**REQUIRED WORK:** Return only the lines running from the top of the entries to the line with "parameter int V_SYNC", inclusive, exactly as written.

************

<file path="config.mk">
export PLATFORM = sky130hd
export DESIGN_NAME = vga_pattern_gen
export DESIGN_NICKNAME = d
export VERILOG_FILES = /design/src/rtl/vga_pattern_gen.sv
export SDC_FILE = /design/constraint.sdc
export NUM_CORES = 1
export LEC_CHECK = 0
export BUFFER_PORTS_ARGS = -buffer_cell sky130_fd_sc_hd__buf_2
export CORE_MARGIN = 2
export CORE_UTILIZATION = 53
export DETAILED_ROUTE_END_ITERATION = 7
export PLACE_DENSITY_LB_ADDON = 0.05
export REMOVE_ABC_BUFFERS = 1
export SYNTH_ARGS = -nofsm -noshare
export SYNTH_HDL_FRONTEND = slang
export SYNTH_SLANG_ARGS = --single-unit
</file>
<file path="constraint.sdc">
create_clock -name clk -period 1.8 [get_ports clk]
set_input_delay 0.27 -clock clk [delete_from_list [all_inputs] [get_ports clk]]
set_output_delay 0.27 -clock clk [all_outputs]
set_load 0.05 [all_outputs]
</file>
<file path="src/rtl/vga_pattern_gen.sv">
// vga_pattern_gen: VGA raster timing with four selectable test patterns
// (solid, ramp, colour bars, checker). Solid colour and pattern mode are
// double-buffered and only take effect at the frame boundary.
// Optional feature: define PATTERN_ANIMATE_EN to add an 8-bit frame counter
// that scrolls the mode 1 ramp by {frame,4'b0000} each frame.
module vga_pattern_gen #(
  parameter int H_ACTIVE = 640,
  parameter int H_FP     = 16,
  parameter int H_SYNC   = 96,
  parameter int H_BP     = 48,
  parameter int V_ACTIVE = 480,
  parameter int V_FP     = 10,
  parameter int V_SYNC   = 2,
  parameter int V_BP     = 33
) (
  input  logic        clk,
  input  logic        rst,
  input  logic [1:0]  mode,
  input  logic        cfg_valid,
  input  logic [1:0]  cfg_chan,
  input  logic [11:0] cfg_data,
  output logic        hsync_n,
  output logic        vsync_n,
  output logic        de,
  output logic [11:0] R,
  output logic [11:0] G,
  output logic [11:0] B
);

  localparam int H_TOTAL = H_ACTIVE + H_FP + H_SYNC + H_BP;
  localparam int V_TOTAL = V_ACTIVE + V_FP + V_SYNC + V_BP;
  // Counters are at least 11/6 bits so the ramp (hcount[9:0]) and
  // checker (bit 5) slices always exist.
  localparam int HW = ($clog2(H_TOTAL + 1) > 11) ? $clog2(H_TOTAL + 1) : 11;
  localparam int VW = ($clog2(V_TOTAL + 1) > 6) ? $clog2(V_TOTAL + 1) : 6;

  localparam logic [HW-1:0] H_LAST = HW'(H_TOTAL - 1);
  localparam logic [HW-1:0] H_VIS  = HW'(H_ACTIVE);
  localparam logic [HW-1:0] HS_BEG = HW'(H_ACTIVE + H_FP);
  localparam logic [HW-1:0] HS_END = HW'(H_ACTIVE + H_FP + H_SYNC);
  localparam logic [HW-1:0] BAR_W  = HW'(80);
  localparam logic [VW-1:0] V_LAST = VW'(V_TOTAL - 1);
  localparam logic [VW-1:0] V_VIS  = VW'(V_ACTIVE);
  localparam logic [VW-1:0] VS_BEG = VW'(V_ACTIVE + V_FP);
  localparam logic [VW-1:0] VS_END = VW'(V_ACTIVE + V_FP + V_SYNC);
  localparam logic [11:0]   FULL   = '1;

  logic [HW-1:0] hcount_q, hcount_d;
  logic [VW-1:0] vcount_q, vcount_d;
  logic          line_end, frame_end;

  logic [11:0]   r_stage_q, g_stage_q, b_stage_q;
  logic [11:0]   r_act_q, g_act_q, b_act_q;
  logic [1:0]    mode_q;

  logic [11:0]   ramp;
  logic [2:0]    bar;
  logic          chk;
  logic          hs_d, vs_d, de_d;
  logic [11:0]   r_d, g_d, b_d;

  // Next raster position and frame-boundary detection
  always_comb begin
    line_end  = (hcount_q == H_LAST);
    frame_end = line_end && (vcount_q == V_LAST);
    hcount_d  = hcount_q + 1'b1;
    vcount_d  = vcount_q;
    if (line_end) begin
      hcount_d = '0;
      vcount_d = (vcount_q == V_LAST) ? '0 : vcount_q + 1'b1;
    end
  end

  // Raster counters
  always_ff @(posedge clk) begin
    if (rst) begin
      hcount_q <= '0;
      vcount_q <= '0;
    end else begin
      hcount_q <= hcount_d;
      vcount_q <= vcount_d;
    end
  end

  // Staging registers: written any time, last write wins, channel 3 ignored
  always_ff @(posedge clk) begin
    if (rst) begin
      r_stage_q <= '0;
      g_stage_q <= '0;
      b_stage_q <= '0;
    end else if (cfg_valid) begin
      case (cfg_chan)
        2'd0:    r_stage_q <= cfg_data;
        2'd1:    g_stage_q <= cfg_data;
        2'd2:    b_stage_q <= cfg_data;
        default: ;
      endcase
    end
  end

  // Active colour and mode reload at the frame wrap; a coincident cfg write
  // only reaches staging, so active picks up the previous staging value
  always_ff @(posedge clk) begin
    if (rst) begin
      r_act_q <= '0;
      g_act_q <= '0;
      b_act_q <= '0;
      mode_q  <= '0;
    end else if (frame_end) begin
      r_act_q <= r_stage_q;
      g_act_q <= g_stage_q;
      b_act_q <= b_stage_q;
      mode_q  <= mode;
    end
  end

`ifdef PATTERN_ANIMATE_EN
  logic [7:0] frame_q;

  // Frame counter advancing at each frame wrap, wrapping 255 -> 0
  always_ff @(posedge clk) begin
    if (rst) begin
      frame_q <= '0;
    end else if (frame_end) begin
      frame_q <= frame_q + 8'd1;
    end
  end

  assign ramp = {hcount_q[9:0], hcount_q[9:8]} + {frame_q, 4'b0000};
`else
  assign ramp = {hcount_q[9:0], hcount_q[9:8]};
`endif

  // Sync/blanking decode and pattern selection for the current position
  always_comb begin
    bar  = 3'(hcount_q / BAR_W);
    chk  = hcount_q[5] ^ vcount_q[5];
    de_d = (hcount_q < H_VIS) && (vcount_q < V_VIS);
    hs_d = ~((hcount_q >= HS_BEG) && (hcount_q < HS_END));
    vs_d = ~((vcount_q >= VS_BEG) && (vcount_q < VS_END));
    r_d  = '0;
    g_d  = '0;
    b_d  = '0;
    if (de_d) begin
      case (mode_q)
        2'd0: begin
          r_d = r_act_q;
          g_d = g_act_q;
          b_d = b_act_q;
        end
        2'd1: begin
          r_d = ramp;
          g_d = ramp;
          b_d = ramp;
        end
        2'd2: begin
          r_d = bar[2] ? FULL : '0;
          g_d = bar[1] ? FULL : '0;
          b_d = bar[0] ? FULL : '0;
        end
        default: begin
          r_d = chk ? FULL : '0;
          g_d = chk ? FULL : '0;
          b_d = chk ? FULL : '0;
        end
      endcase
    end
  end

  // Registered outputs, all aligned to the same counter state
  always_ff @(posedge clk) begin
    if (rst) begin
      hsync_n <= 1'b1;
      vsync_n <= 1'b1;
      de      <= 1'b0;
      R       <= '0;
      G       <= '0;
      B       <= '0;
    end else begin
      hsync_n <= hs_d;
      vsync_n <= vs_d;
      de      <= de_d;
      R       <= r_d;
      G       <= g_d;
      B       <= b_d;
    end
  end

endmodule
</file>
==> impl_metrics.ini, run 1 <==
[logic_synthesis]
synth_top_family_by_area = simple AND/OR/NAND/NOR gates
synth_simple_gate_area_share_pct = 21.7
synth-xor-area-share_pct = 3.21
ys_ff_latch = 134
seq_total_area_yosys_pct = 46.8
post_synth_inst_count = 665
warning_count_from_the_yosys_run = 0
compound_gate_portion_of_the_synthesized_area_pct = 15.6
synth.distinct_cells = 53
syn-mean-instance-area_sq_um = 8.62
synth-adder-area-share_pct = 0.873
synth_edf_count = 0
synth_mux_area_share_pct = 6.83
mappedNetlistArea_sq_mm = 0.00573
synth_top_flop_cell = sky130_fd_sc_hd__dfxtp_1
asyncSetResetFlopFracSynth_pct = 0

[critical_path]
worst_ep_arrival_time_ns = 2.42
crit_end_category = flop
critPathLaunchType = flop
worstSetupStartpoint = hcount_q[5]$_SDFF_PP0_
timing.critical_path.fanout_max = 6
crit_type = flop to flop
crit-reg2reg-launch = hcount_q[5]$_SDFF_PP0_
regToRegSetupSlack_ns = -0.24
crit_required_ns = 2.18

[timing]
rsz0062_at_grt = yes
worst-slew-pin-transition_ns = 0.432
slew_headroom_pct = 71.2
report.final.setup_viol = 68
max_clock_skew_ns = 0.00489
hold_viol = 0
tns_ns = -7.27
final.period_utilization_pct = 113
finalMaxSlewViolations = 0
postLayoutSetupSlackWorst_ns = -0.239
timing.fmax_mhz = 490
finalWorstPathRequiredPeriod_ns = 2.04
worst_hold_slack_ns = 0.0104

[min_path]
min_path_type = primary input to flop
holdCritStartpoint = cfg_data[3]

[cells_and_area]
finalCoreUtilization_pct = 72.4
most-common-layout-cells = sky130_fd_sc_hd__dfxtp_1, sky130_fd_sc_hd__nand2_1, sky130_fd_sc_hd__buf_4, sky130_fd_sc_hd__nor2_1, sky130_fd_sc_hd__buf_2
drive_above_1_share_pct = 29.2
final_nets = 800
area_growth_syn_to_layout_pct = 31.6
mostFrequentLayoutCell = sky130_fd_sc_hd__dfxtp_1
n_antenna_cell = 0
finalNonFillerCells = 924

[status]
violated_checks = negative setup slack
outcome = finished, violations left

[placement]
gp_congestion = 0.907
portBuffers = 57
dp.final_hpwl_mm = 9.80
dp_cells = 876

[clocking]
insertion_delay_ns = 0.53
clkSinkCount = 134
path_clk_slew_ns = 0.06
tritoncts = built
cts.root.buffer_cell = sky130_fd_sc_hd__clkbuf_8
tritoncts.num_buffers = 17
clock_tree.buffer_depth = 2
cts-htree-levels = 4

[die]
die-height_um = 108
chipWidth_um = 108
start_util_pct = 55.0
die_area_sq_mm = 0.0117
core.rowCount = 37
core_area_sq_mm = 0.0104
floorplan.io_pins = 58

[route]
postRouteWirelength_mm = 15.8
post-route-drc-count = 0
total_number_of_vias = 5031
final_antenna_net_count = 0
post_drt_wl_per_cell_um = 17.1
drtPass1Iterations = 7
drt-initial-drc-count = 282
route.detailed.vias_per_inst = 5.44

[power]
cellPowerDensity_mw_per_mm2 = 845
p_leak_nw = 3.20
max-vdd-ir-drop_mv = 0.712

[global_route]
grt_pass1_vias = 4792
grt_first_pass_wirelength_mm = 24.3
number_of_antenna_violations_at_the_first_check_in_global_routing = 0
grt_max_degree = 81
grt_util_all_layers_pct = 27.3
grt_overflow_total = 0

[job]
max_cap_viol_count = 0
[power by group]
part	switching, W	internal [W]
Sequential	0.0000199	0.00300
Combinational	0.000135	0.0000969
Clock	0.00125	0.00188
Total	0.00140	0.00497
[per-layer routing]
layer	track usage (%)	part of all wire [%]
met4	8.06	1.2
met1	36.3	45
met3	6.15	5.3
met2	44.5	48
met5	0	0
[cell usage after synthesis (3+ instances only)]
cell type | n | area (sq um)
sky130_fd_sc_hd__ha_1 | 4 | 50.1
sky130_fd_sc_hd__nor2b_1 | 3 | 18.8
sky130_fd_sc_hd__inv_1 | 8 | 30.0
sky130_fd_sc_hd__a31oi_1 | 14 | 87.6
sky130_fd_sc_hd__nand4_1 | 8 | 50.1
sky130_fd_sc_hd__nand2_1 | 94 | 353
sky130_fd_sc_hd__nand3_1 | 12 | 60.1
sky130_fd_sc_hd__o21a_1 | 26 | 195
sky130_fd_sc_hd__nand3b_1 | 6 | 45.0
sky130_fd_sc_hd__o21ai_0 | 4 | 20.0
sky130_fd_sc_hd__nand2b_1 | 44 | 275
sky130_fd_sc_hd__nor2_1 | 65 | 244
sky130_fd_sc_hd__buf_2 | 12 | 60.1
sky130_fd_sc_hd__and3_1 | 5 | 31.3
sky130_fd_sc_hd__a21o_1 | 15 | 113
sky130_fd_sc_hd__dfxtp_1 | 134 | 2680
sky130_fd_sc_hd__nor4_1 | 4 | 25.0
sky130_fd_sc_hd__buf_4 | 4 | 30.0
sky130_fd_sc_hd__xor2_1 | 11 | 96.3
sky130_fd_sc_hd__nor3_1 | 4 | 20.0
sky130_fd_sc_hd__xnor2_1 | 10 | 87.6
sky130_fd_sc_hd__a21oi_1 | 70 | 350
sky130_fd_sc_hd__clkbuf_1 | 29 | 109
sky130_fd_sc_hd__nor3b_1 | 3 | 22.5
sky130_fd_sc_hd__mux2i_1 | 38 | 380
sky130_fd_sc_hd__buf_1 | 7 | 26.3
[stage by stage]
step                      power [W]  area (sq um)  worst slack [ns]
after floorplan             0.00318          5490            -0.663
after global placement      0.00329          6540            -0.390
after detailed placement    0.00330          6540            -0.486
after CTS                   0.00640          7410            -0.175
after global routing        0.00654          7540            -0.290
final                       0.00637          7540            -0.239
[layout make-up]
cell class / instances / area, sq um
multi-input cells: 468 / 3010
fillers: 815 / 2870
flip-flops and latches: 134 / 2700
repair buffers: 146 / 1100
clock buffers: 21 / 449
well taps: 136 / 170
clock inverters: 9 / 78.8
inverters: 10 / 37.5
[timing repair]
item | 4_1_cts | 5_1_grt
cloned | 2 | 3
buffers inserted | 6 | 2
hold buffers | 5 | 0
pin swaps | 28 | 21
endpoints found under the setup margin | 72 | 84
gates resized for setup | 62 | 13
endpoints found under the hold margin | 6 | 0
[registers in the layout, summed over array words and instances, names as in the netlist]
register   cells
b_stage_q     12
hcount_q      11
r_act_q       12
G             12
g_act_q       12
mode_q         2
b_act_q       12
r_stage_q     12
vsync_n        1
vcount_q      10
B             12
R             12
hsync_n        1
de             1
g_stage_q     12
[worst paths after layout]
path,endpoint,depth (start not counted)
max,B[8]$_SDFF_PP0_,7
min,b_stage_q[3]$_SDFFE_PP0P_,3
max reg2reg,B[8]$_SDFF_PP0_,7
min reg2reg,g_act_q[2]$_SDFFE_PP0P_,2
[cell families (layout without fill, tap and decap cells)]
logic type,after synthesis,after routing
xor gates and xnor gates,21,21
adders and majority gates,4,4
muxes,39,39
AOI/OAI and AO/OA,143,144
buffers and inverters,64,186
and+or+nand+nor,260,260
DFF,134,134
[worst max-delay path, cell delays in order, from the launching register on]
cell                       delay (ns)
sky130_fd_sc_hd__dfxtp_4         0.36
sky130_fd_sc_hd__or4b_4          0.53
sky130_fd_sc_hd__a21oi_2         0.14
sky130_fd_sc_hd__o31a_1          0.16
sky130_fd_sc_hd__a21oi_2         0.07
sky130_fd_sc_hd__a311oi_2        0.32
sky130_fd_sc_hd__buf_4           0.23
sky130_fd_sc_hd__a31oi_1         0.10
No activity file was read; power rests on OpenSTA's default activity.
==> inputs of run 2 (changes only) <==
Settings changed: GPL_TIMING_DRIVEN from default to 0.
==> run 2 against run 1 <==
Compared with the run above:
- the flow still finishes with violations (negative setup slack)
- register-to-register slack barely moved
- first-iteration DRC count rose by 31%
- core utilization rose by 2.2 points
- via count rose by 4.4%
- sequential power barely moved
- clock power rose by 6%
- critical path depth rose by 1
- critical path type unchanged
- largest cell class unchanged
- highest routed layer unchanged
==> impl_metrics.ini, run 2 (same netlist as run 1, synthesis figures left out) <==
[min_path]
min_path_type = primary input to flop

[global_route]
grt_overflow_total = 0
grt_first_pass_wirelength_mm = 26.6
grt_pass1_vias = 5034
grt_util_all_layers_pct = 30.5
grt_max_degree = 84
number_of_antenna_violations_at_the_first_check_in_global_routing = 0

[timing]
worst-slew-pin-transition_ns = 1.06
slew_headroom_pct = 29.2
finalMaxSlewViolations = 0
report.final.setup_viol = 72
rsz0062_at_grt = yes
postLayoutSetupSlackWorst_ns = -0.245
hold_viol = 0
final.period_utilization_pct = 114
timing.fmax_mhz = 489
finalWorstPathRequiredPeriod_ns = 2.04
tns_ns = -8.34
max_clock_skew_ns = 0.00544

[critical_path]
cp_slowest_cell = sky130_fd_sc_hd__dfxtp_4
crit_type = flop to flop
path_cells = buf_4, nand2b_1, xor2_1, o2111ai_1, nor3_4, a311oi_4, buf_12, a31oi_1
crit_end_category = flop
crit_required_ns = 2.21
timing.critical_path.buf_inv = 2
timing.critical_path.fanout_max = 12
critPathLaunchType = flop
worstSetupStartpoint = hcount_q[7]$_SDFF_PP0_
rr_endpoint = B[3]$_SDFF_PP0_
cp_top_family = compound AO/OA/AOI/OAI gates
crit_end = B[3]$_SDFF_PP0_
r2r_cells = 8
slowest_delay_ns = 0.35
crit-reg2reg-launch = hcount_q[7]$_SDFF_PP0_
timing.critical_path.depth = 8
worst_ep_arrival_time_ns = 2.46
regToRegSetupSlack_ns = -0.24

[cells_and_area]
mostFrequentLayoutCell = sky130_fd_sc_hd__dfxtp_1
most-common-layout-cells = sky130_fd_sc_hd__dfxtp_1, sky130_fd_sc_hd__nor2_1, sky130_fd_sc_hd__buf_2, sky130_fd_sc_hd__nand2_1, sky130_fd_sc_hd__a21oi_1
n_antenna_cell = 0
area_growth_syn_to_layout_pct = 35.5
final.fill_count = 756
drive_above_1_share_pct = 31.1
finalCoreUtilization_pct = 74.6
final_nets = 775

[clocking]
tritoncts = built
cts.root.buffer_cell = sky130_fd_sc_hd__clkbuf_8
tritoncts.num_buffers = 17
insertion_delay_ns = 0.54
clkSinkCount = 134
cts-htree-levels = 4
clock_tree.buffer_depth = 2
path_clk_slew_ns = 0.06

[route]
wl_met1_mm = 7.01
routed.top_layer = met4
total_number_of_vias = 5252
post-route-drc-count = 0
final_antenna_net_count = 0
drt-initial-drc-count = 369
postRouteWirelength_mm = 17.2
drtPass1Iterations = 8
post_drt_wl_per_cell_um = 19.1
route.met3.wl_mm = 1.36
route.detailed.vias_per_inst = 5.83
dr_wl_met2_mm = 8.31

[die]
core.rowCount = 37
chipWidth_um = 108
core_area_sq_mm = 0.0104
start_util_pct = 55.0
die_area_sq_mm = 0.0117
floorplan.io_pins = 58
die-height_um = 108

[power]
max-vdd-ir-drop_mv = 0.758
cellPowerDensity_mw_per_mm2 = 843
p_leak_nw = 3.15
power.total_w = 0.00655

[job]
max_cap_viol_count = 0

[placement]
gp_congestion = 0.863
portBuffers = 57
preCtsSetupSlack_ns = -1.67
dp.final_hpwl_mm = 7.72

[status]
outcome = finished, violations left
violated_checks = negative setup slack
[run 2: cell types whose count changed in the layout (fill, tap and decap cells not counted), sizes merged]
cell         delta
buf            -45
dlygate4sd3     +8
nand2           +7
and2            +4
clkbuf          +4
clkinv          -3
and3            +1
nand2b          +1
[run 2: report_power, final]
group | internal, W | switching [W] | total [W] | leakage (nW)
Clock | 0.00205 | 0.00126 | 0.00331 | 0.278
Combinational | 0.0000889 | 0.000128 | 0.000217 | 1.78
Sequential | 0.00299 | 0.0000278 | 0.00302 | 1.09
Total | 0.00513 | 0.00142 | 0.00655 | 3.15
[run 2: worst min-delay path by stage]
stage                                  startpoint                   endpoint  slack, ns  cells past startpoint
final                                 cfg_data[8]  b_stage_q[8]$_SDFFE_PP0P_       0.03                      3
after global routing                  cfg_data[8]  g_stage_q[8]$_SDFFE_PP0P_       0.05                      3
after CTS                             cfg_data[8]  b_stage_q[8]$_SDFFE_PP0P_     0.0009                      3
after detailed placement  r_act_q[4]$_SDFFE_PP0P_    r_act_q[4]$_SDFFE_PP0P_       0.44                      2
after global placement    b_act_q[0]$_SDFFE_PP0P_    b_act_q[0]$_SDFFE_PP0P_       0.44                      2
after floorplan                               rst    b_act_q[0]$_SDFFE_PP0P_       0.34                      1
[run 2: area by class of cell]
type,instances,area [sq um],area share (%)
Sequential cell,134,2720,35.0
Timing Repair Buffer,108,858,11.0
Multi-Input combinational cell,481,3410,43.8
Tap cell,136,170,2.19
Clock buffer,26,508,6.54
Clock inverter,6,63.8,0.821
Inverter,10,45.0,0.580
[run 2: worst register-to-register path, delay by kind of cell (launching register included)]
family          cells  cell delay [ns]
compound gates      3             0.76
buf+inv             2             0.37
flops               1             0.35
simple gates        2             0.28
xor+xnor            1             0.17
[run 2: timing repair]
item	in CTS	in global routing
hold buffers	13	0
resized for setup	137	22
setup endpoints to repair	93	84
buffers inserted	33	6
endpoints found under the hold margin	24	0
gates cloned	15	0
pin swaps	64	6
[run 2: routing by layer]
metal | global-route usage (%) | vias to the layer above
met2 | 49.7 | 236
met3 | 8.26 | 48
li1 | - | 2461
met4 | 13.3 | 0
met1 | 38.1 | 2507
met5 | 0 | -
[run 2: per-stage QoR]
step	hold slack, ns	area (sq um)	cells
floorplan	0.339	5490	611
global route	0.0470	7770	901
global placement	0.438	5940	804
CTS	0.000874	7630	898
detailed placement	0.444	5960	805
finish	0.0251	7770	901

************

**FINAL ANSWER:**
<file path="config.mk">
export PLATFORM = sky130hd
export DESIGN_NAME = vga_pattern_gen
export DESIGN_NICKNAME = d
export VERILOG_FILES = /design/src/rtl/vga_pattern_gen.sv
export SDC_FILE = /design/constraint.sdc
export NUM_CORES = 1
export LEC_CHECK = 0
export BUFFER_PORTS_ARGS = -buffer_cell sky130_fd_sc_hd__buf_2
export CORE_MARGIN = 2
export CORE_UTILIZATION = 53
export DETAILED_ROUTE_END_ITERATION = 7
export PLACE_DENSITY_LB_ADDON = 0.05
export REMOVE_ABC_BUFFERS = 1
export SYNTH_ARGS = -nofsm -noshare
export SYNTH_HDL_FRONTEND = slang
export SYNTH_SLANG_ARGS = --single-unit
</file>
<file path="constraint.sdc">
create_clock -name clk -period 1.8 [get_ports clk]
set_input_delay 0.27 -clock clk [delete_from_list [all_inputs] [get_ports clk]]
set_output_delay 0.27 -clock clk [all_outputs]
set_load 0.05 [all_outputs]
</file>
<file path="src/rtl/vga_pattern_gen.sv">
// vga_pattern_gen: VGA raster timing with four selectable test patterns
// (solid, ramp, colour bars, checker). Solid colour and pattern mode are
// double-buffered and only take effect at the frame boundary.
// Optional feature: define PATTERN_ANIMATE_EN to add an 8-bit frame counter
// that scrolls the mode 1 ramp by {frame,4'b0000} each frame.
module vga_pattern_gen #(
  parameter int H_ACTIVE = 640,
  parameter int H_FP     = 16,
  parameter int H_SYNC   = 96,
  parameter int H_BP     = 48,
  parameter int V_ACTIVE = 480,
  parameter int V_FP     = 10,
  parameter int V_SYNC   = 2,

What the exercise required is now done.